==> src/rtl/core/ppfp_pkg.sv <==
package ppfp_pkg;

  localparam int unsigned PALETTE_ENTRIES = 256;
  localparam int unsigned PAL_IDX_W       = (PALETTE_ENTRIES > 1) ? $clog2(PALETTE_ENTRIES) : 1;

  localparam int unsigned CFG_IDX_W  = 3;
  localparam int unsigned CFG_DATA_W = 32;
  localparam int unsigned ADDR_W     = 28;

  // Register indexes on the configuration port
  localparam logic [CFG_IDX_W-1:0] CfgRedMask   = 3'd0;
  localparam logic [CFG_IDX_W-1:0] CfgGreenMask = 3'd1;
  localparam logic [CFG_IDX_W-1:0] CfgBlueMask  = 3'd2;
  localparam logic [CFG_IDX_W-1:0] CfgAlphaMask = 3'd3;
  localparam logic [CFG_IDX_W-1:0] CfgWide      = 3'd4;
  localparam logic [CFG_IDX_W-1:0] CfgPaletted  = 3'd5;
  localparam logic [CFG_IDX_W-1:0] CfgPitch     = 3'd6;

  // Byte count codes
  localparam logic [1:0] Count1Byte = 2'd0;
  localparam logic [1:0] Count2Byte = 2'd1;
  localparam logic [1:0] Count4Byte = 2'd2;

  // Input function codes
  localparam logic FuncLoad  = 1'b0;
  localparam logic FuncPixel = 1'b1;

  typedef struct packed {
    logic [31:0] mask;
    logic [4:0]  shift;
  } chan_cfg_t;

  typedef struct packed {
    chan_cfg_t   red;
    chan_cfg_t   green;
    chan_cfg_t   blue;
    chan_cfg_t   alpha;
    logic        wide;
    logic        paletted;
    logic [15:0] pitch;
  } fmt_cfg_t;

  typedef struct packed {
    logic [7:0]  entry;
    logic [7:0]  alpha;
    logic [11:0] pos_x;
    logic [11:0] pos_y;
    logic        in_range;
  } pix_req_t;

endpackage

==> src/rtl/core/ppfp_pack.sv <==
module ppfp_pack (
  input  logic                            clk_i,
  input  logic                            rst_ni,
  input  logic                            valid_i,
  input  ppfp_pkg::pix_req_t              req_i,
  input  logic [23:0]                     rgb_i,
  input  ppfp_pkg::fmt_cfg_t              cfg_i,
  output logic                            valid_o,
  output logic [ppfp_pkg::ADDR_W-1:0]     byte_address_o,
  output logic [31:0]                     pixel_data_o,
  output logic [1:0]                      byte_count_o
);
  import ppfp_pkg::*;

  // Byte to the top of the word, move down to the field's top bit, keep the field.
  function automatic logic [31:0] pack_chan(input logic [7:0] b, input chan_cfg_t c);
    logic [31:0] placed;
    placed = {b, 24'b0} >> c.shift;
    return placed & c.mask;
  endfunction

  logic [23:0]        rgb;
  logic [31:0]        colour;
  logic [ADDR_W-1:0]  base;
  logic [ADDR_W-1:0]  col_off;
  logic               valid_q;
  logic [ADDR_W-1:0]  addr_d, addr_q;
  logic [31:0]        data_d, data_q;
  logic [1:0]         count_d, count_q;

  assign rgb    = req_i.in_range ? rgb_i : 24'h0;
  assign colour = pack_chan(rgb[23:16], cfg_i.red)
                | pack_chan(rgb[15:8], cfg_i.green)
                | pack_chan(rgb[7:0], cfg_i.blue)
                | pack_chan(req_i.alpha, cfg_i.alpha);
  assign base   = ADDR_W'(cfg_i.pitch) * ADDR_W'(req_i.pos_y);

  always_comb begin
    if (cfg_i.paletted) begin
      col_off = ADDR_W'(req_i.pos_x);
      data_d  = {24'h0, req_i.entry};
      count_d = Count1Byte;
    end else if (cfg_i.wide) begin
      col_off = ADDR_W'({req_i.pos_x, 2'b00});
      data_d  = colour;
      count_d = Count4Byte;
    end else begin
      col_off = ADDR_W'({req_i.pos_x, 1'b0});
      data_d  = {16'h0, colour[15:0]};
      count_d = Count2Byte;
    end
    addr_d = base + col_off;
  end

  always_ff @(posedge clk_i or negedge rst_ni) begin
    if (!rst_ni) begin
      valid_q <= 1'b0;
    end else begin
      valid_q <= valid_i;
    end
  end

  always_ff @(posedge clk_i) begin
    if (valid_i) begin
      addr_q  <= addr_d;
      data_q  <= data_d;
      count_q <= count_d;
    end
  end

  assign valid_o        = valid_q;
  assign byte_address_o = addr_q;
  assign pixel_data_o   = data_q;
  assign byte_count_o   = count_q;

endmodule

==> config.mk <==
export PLATFORM = sky130hd
export DESIGN_NAME = ppfp_pack
export DESIGN_NICKNAME = d
export VERILOG_FILES = /design/src/rtl/core/ppfp_pkg.sv /design/src/rtl/core/ppfp_pack.sv
export SDC_FILE = /design/constraint.sdc
export NUM_CORES = 1
export LEC_CHECK = 0
export BUFFER_PORTS_ARGS = -buffer_cell sky130_fd_sc_hd__buf_4
export CORE_ASPECT_RATIO = 1.4
export CORE_MARGIN = 2
export CORE_UTILIZATION = 55
export DETAILED_ROUTE_END_ITERATION = 8
export GPL_ROUTABILITY_DRIVEN = 0
export HOLD_SLACK_MARGIN = 0.12
export MAX_ROUTING_LAYER = met4
export PLACE_DENSITY_LB_ADDON = 0.25
export SLEW_MARGIN = 20
export SYNTH_ARGS = -nofsm -noshare
export SYNTH_HDL_FRONTEND = slang
export SYNTH_SLANG_ARGS = --single-unit
==> constraint.sdc <==
create_clock -name clk_i -period 0.8 [get_ports clk_i]
set_clock_uncertainty 0.1 [all_clocks]
set_input_delay 0.12 -clock clk_i [delete_from_list [all_inputs] [get_ports clk_i]]
set_output_delay 0.12 -clock clk_i [all_outputs]
set_load 0.01 [all_outputs]
==> results of run 1 <==
==> cells by family after synthesis <==
kind of cell             after synthesis
buffers and inverters                291
XOR/XNOR                              23
multiplexers                          81
flip-flops                            63
adder cells (fa/ha/maj)              228
AND/OR/NAND/NOR                      503
AO/OA/AOI/OAI                        237
==> stage by stage <==
step | setup slack, ps | TNS (ps) | area (µm²)
4_1_cts | -3760 | -131230 | 20300
3_3_place_gp | -4110 | -139740 | 17900
2_1_floorplan | -3870 | -113030 | 13300
3_5_place_dp | -4240 | -143230 | 17900
==> synth_stat cells (16+ instances only) <==
master    instances
edfxtp_1         62
fa_1            153
nor2_1           58
a21oi_1          41
xnor2_1          17
o21ai_0          44
nand3_1          62
nor2b_1          20
ha_1             75
and2_1           97
nand2_1         174
a31oi_1          37
mux2i_1          47
mux2_2           23
nand4_1          20
clkbuf_1         62
nand2b_1         16
inv_1           208
==> what timing repair did <==
item                                    4_1_cts
pin swaps                                   191
gates resized for setup                     406
setup buffers                                52
endpoints found under the setup margin      123
hold endpoints to repair                     27
hold buffers                                  1
==> per-layer routing <==
metal  overflow  track usage, %
met5          -               -
met3          6            72.4
met1         10            82.3
met4        136            87.3
met2        273            98.8
==> results.toml, run 1 <==
[status]
outcome = "aborted with a tool error"
stop_stage = "global routing"
firstError = "[ERROR GRT-0116] Global routing finished with congestion. Check the congestion regions in the DRC Viewer."

[floorplanning]
die_x_um = 131
chipHeight_um = 181
io_pins = 297
rows = 64
start_util_pct = 56.2

[logic_synthesis]
postSynthNetCount = 1888
yosysWarningCount = 0
ys_seq_elements = 63
synth_top_area_share_pct = 24.8
muxShareOfSynthArea_pct = 8.05
synth_ff_type = "edfxtp_1"
synth_edf_count = 62
synth_cell_types = 73
async_flop_share_pct = 1.59
synthTopCellsByArea = "fa_1 (25%), edfxtp_1 (15%), ha_1 (7.6%)"
synthSimpleGateAreaFrac_pct = 20.6
synth_compound_area_share_pct = 12.9
yosysTopAreaCell = "fa_1"
ys_seq_area_share_pct = 15.3
synth_top_family_by_area = "adder cells"
syn_area_per_cell_um2 = 8.65
synth_area_mm2 = 0.0123
synth_xor_area_share_pct = 1.63
synthCells = 1426
synthAdderAreaFrac_pct = 32.4

[global_routing]
grt_pass1_vias = 21400
grt_usage_pct = 86.0
gr-total-overflow = 425
grt_max_degree = 29
grt_pass1_wl_um = 149000

[cts]
clock-sinks = 63
cts_made_buffers = 9
clock_path_buffers = 2
cts_max_level = 3
cts_root_buf = "clkbuf_16"

[place]
port_buffers = 296
dp.final_hpwl_um = 44500
placed_cells = 2288
==> run 2: changes to the inputs <==
CORE_ASPECT_RATIO = unset   (was 1.4)
CORE_UTILIZATION = 40   (was 55)
HOLD_SLACK_MARGIN = unset   (was 0.12)
MAX_ROUTING_LAYER = unset   (was met4)
PLACE_DENSITY_LB_ADDON = 0.15   (was 0.25)
==> results.toml, run 2 <==
[logic_synthesis]
async_flop_share_pct = 1.59
synth_ff_type = "edfxtp_1"
ys_seq_area_share_pct = 15.3
synth_top_area_share_pct = 24.8
postSynthNetCount = 1888
synthCells = 1426
yosys-top-cells-count = "inv_1 (208), nand2_1 (174), fa_1 (153)"
synth_area_mm2 = 0.0123
ys_seq_elements = 63
yosysWarningCount = 0
synth_edf_count = 62
synth_cell_types = 73
yosysMostFrequentCell = "inv_1"
synthTopCellsByArea = "fa_1 (25%), edfxtp_1 (15%), ha_1 (7.6%)"
syn_area_per_cell_um2 = 8.65
yosysTopAreaCell = "fa_1"

[critical_path]
path_max_fanout = 7
crit_type = "primary input to flop"
cp-start-kind = "primary input"
crit_cells = 19
crit_chain = "buf_6 -> buf_12 -> nand2_1 -> fa_2 -> fa_1 -> inv_1 -> fa_1 -> fa_1 -> inv_2 -> fa_1 -> inv_2 -> ha_4 -> a21oi_2 -> o21ai_2 -> a21oi_2 -> a41oi_2 -> buf_6 -> a311oi_4 -> a211oi_2"
slowest_delay_ps = 540
critPathBufInv = 6
cp_slowest_cell = "fa_1"
required_ps = 790
endpoint_kind = "flop"
worstPathArrival_ps = 4490
cpMostUsedCell = "fa_1"
crit_family = "adder cells"

[sta]
setup_slack_ps = -3700
setup_viol = 123
max_freq_mhz = 222
layout_min_cycle_time_ps = 4500
relSlewSlack_pct = 65.2
hold_viol_final = 1
slew_violations = 0
tns_ps = -130410
tightest_slew_ps = 515
rsz0062_at_grt = "yes"
finalCritPeriodShare_pct = 563
fin_hold_ws_ps = -29.4

[cts]
clk_pin_slew_worst_paths_ps = 70
cts_max_level = 3
hold_buffers = 1
cts_tree = "yes"
clock_path_buffers = 2
cts_made_buffers = 9
cts_root_buf = "clkbuf_16"
clock-sinks = 63

[finish]
syn2layout_area_growth_pct = 72.6
fill_cells = 2272
final_cell_mix = "buf_4 (510), inv_1 (186), nand2_1 (149)"
drive_gt1_share_pct = 52.8
antenna_cells = 0
final_cell_count_no_fill = 2449
largest_register_ffs = 32
nets = 2510
final_common_cell = "buf_4"

[floorplanning]
die_x_um = 180
chipHeight_um = 180
die_area_mm2 = 0.0323
start_util_pct = 40.4
rows = 64
core-area_mm2 = 0.0305
io_pins = 297

[detailed_routing]
dr.pass1.iters = 5
vias_per_cell = 5.61
drc_errors = 0
drt_iter0_drc = 1286
avgRoutedWirePerCell_um = 21.5
num_vias = 13700
antenna_left = 0
drt-total-wl_um = 52700

[global_routing]
grt_usage_pct = 31.7
antenna_found_initial = 0
grt_pass1_wl_um = 79600
grt_max_degree = 32
grt_pass1_vias = 14100
gr-total-overflow = 0

[status]
outcome = "finished, violations left"
violations = "negative hold slack, negative setup slack"

[place]
dp.final_hpwl_um = 41800
port_buffers = 296
placed_cells = 2370
post-place-ws_ps = -4170

[power_and_ir_drop]
peakVddDrop_v = 0.00470
p_leak_uw = 0.00966
p_per_area_mw_per_mm2 = 3540

[worst_hold_path]
hold_path.class = "primary input to asynchronous set/reset pin"

[run]
cap_violations = 0
[run 2: logic make-up after synthesis]
group	after synthesis	share of synthesized area, %
simple gates	503	20.6
buf+inv	291	9.07
compound gates	237	12.9
fa+ha+maj	228	32.4
mux	81	8.05
flops	63	15.3
xor+xnor	23	1.63
[run 2: what timing repair did]
| action | CTS | global route |
|---|---|---|
| setup endpoints to repair | 122 | 123 |
| setup buffers | 45 | 39 |
| endpoints found under the hold margin | 1 | 1 |
| cloned | 1 | 1 |
| resized for setup | 418 | 128 |
| pin swaps | 182 | 120 |
[run 2: worst paths after layout]
check                           from                  to  slack, ps
max                         cfg_i[6]  byte_address_o[24]      -3700
min                           rst_ni             valid_o        -30
min in group clk_i         req_i[37]     pixel_data_o[4]         10
max in group asynchronous     rst_ni             valid_o        550
[run 2: layout make-up]
| class | count | area, µm² | area share [%] |
|---|---|---|---|
| Multi-Input combinational cell | 1072 | 11600 | 54.5 |
| Inverter | 212 | 801 | 3.76 |
| Timing Repair Buffer | 690 | 6200 | 29.1 |
| Clock buffer | 9 | 225 | 1.06 |
| Tap cell | 396 | 495 | 2.33 |
| Sequential cell | 63 | 1890 | 8.86 |
| Clock inverter | 7 | 80.1 | 0.376 |
[run 2: metal layers]
metal	global-route usage (%)	wire length (µm)
met2	49.9	24100
met1	42.2	21200
met5	0	0
met4	13.4	2680
met3	7.05	4650
[run 2: per-stage QoR]
| stage | power [µW] | cell area [µm²] | utilization [%] |
|---|---|---|---|
| after floorplan | 34900 | 13300 | - |
| after global placement | 51700 | 18000 | 58.9 |
| after detailed placement | 52500 | 18000 | 58.9 |
| after CTS | 68600 | 20500 | 67.3 |
| after global routing | 79900 | 21300 | 69.8 |
| final | 75400 | 21300 | 69.8 |
[run 2: power breakdown]
part           internal, µW  total [µW]  switching [µW]
logic                 33300       64700           31400
clock network          2450        4250            1800
registers              5930        6400             471
No activity file was read; power rests on OpenSTA's default activity.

### Problem requirements
From the records above, quote only the lines running from the line with "fin_hold_ws_ps = -29.4" to the line with "cloned | 1 | 1 |", both lines included.

### Output for this exercise
fin_hold_ws_ps = -29.4

[cts]
clk_pin_slew_worst_paths_ps = 70
cts_max_level = 3
hold_buffers = 1
cts_tree = "yes"
clock_path_buffers = 2
cts_made_buffers = 9
cts_root_buf = "clkbuf_16"
clock-sinks = 63

[finish]
syn2layout_area_growth_pct = 72.6
fill_cells = 2272
final_cell_mix = "buf_4 (510), inv_1 (186), nand2_1 (149)"
drive_gt1_share_pct = 52.8
antenna_cells = 0
final_cell_count_no_fill = 2449
largest_register_ffs = 32
nets = 2510
final_common_cell = "buf_4"

[floorplanning]
die_x_um = 180
chipHeight_um = 180
die_area_mm2 = 0.0323
start_util_pct = 40.4
rows = 64
core-area_mm2 = 0.0305
io_pins = 297

[detailed_routing]
dr.pass1.iters = 5
vias_per_cell = 5.61
drc_errors = 0
drt_iter0_drc = 1286
avgRoutedWirePerCell_um = 21.5
num_vias = 13700
antenna_left = 0
drt-total-wl_um = 52700

[global_routing]
grt_usage_pct = 31.7
antenna_found_initial = 0
grt_pass1_wl_um = 79600
grt_max_degree = 32
grt_pass1_vias = 14100
gr-total-overflow = 0

[status]
outcome = "finished, violations left"
violations = "negative hold slack, negative setup slack"

[place]
dp.final_hpwl_um = 41800
port_buffers = 296
placed_cells = 2370
post-place-ws_ps = -4170

[power_and_ir_drop]
peakVddDrop_v = 0.00470
p_leak_uw = 0.00966
p_per_area_mw_per_mm2 = 3540

[worst_hold_path]
hold_path.class = "primary input to asynchronous set/reset pin"

[run]
cap_violations = 0
[run 2: logic make-up after synthesis]
group	after synthesis	share of synthesized area, %
simple gates	503	20.6
buf+inv	291	9.07
compound gates	237	12.9
fa+ha+maj	228	32.4
mux	81	8.05
flops	63	15.3
xor+xnor	23	1.63
[run 2: what timing repair did]
| action | CTS | global route |
|---|---|---|
| setup endpoints to repair | 122 | 123 |
| setup buffers | 45 | 39 |
| endpoints found under the hold margin | 1 | 1 |
| cloned | 1 | 1 |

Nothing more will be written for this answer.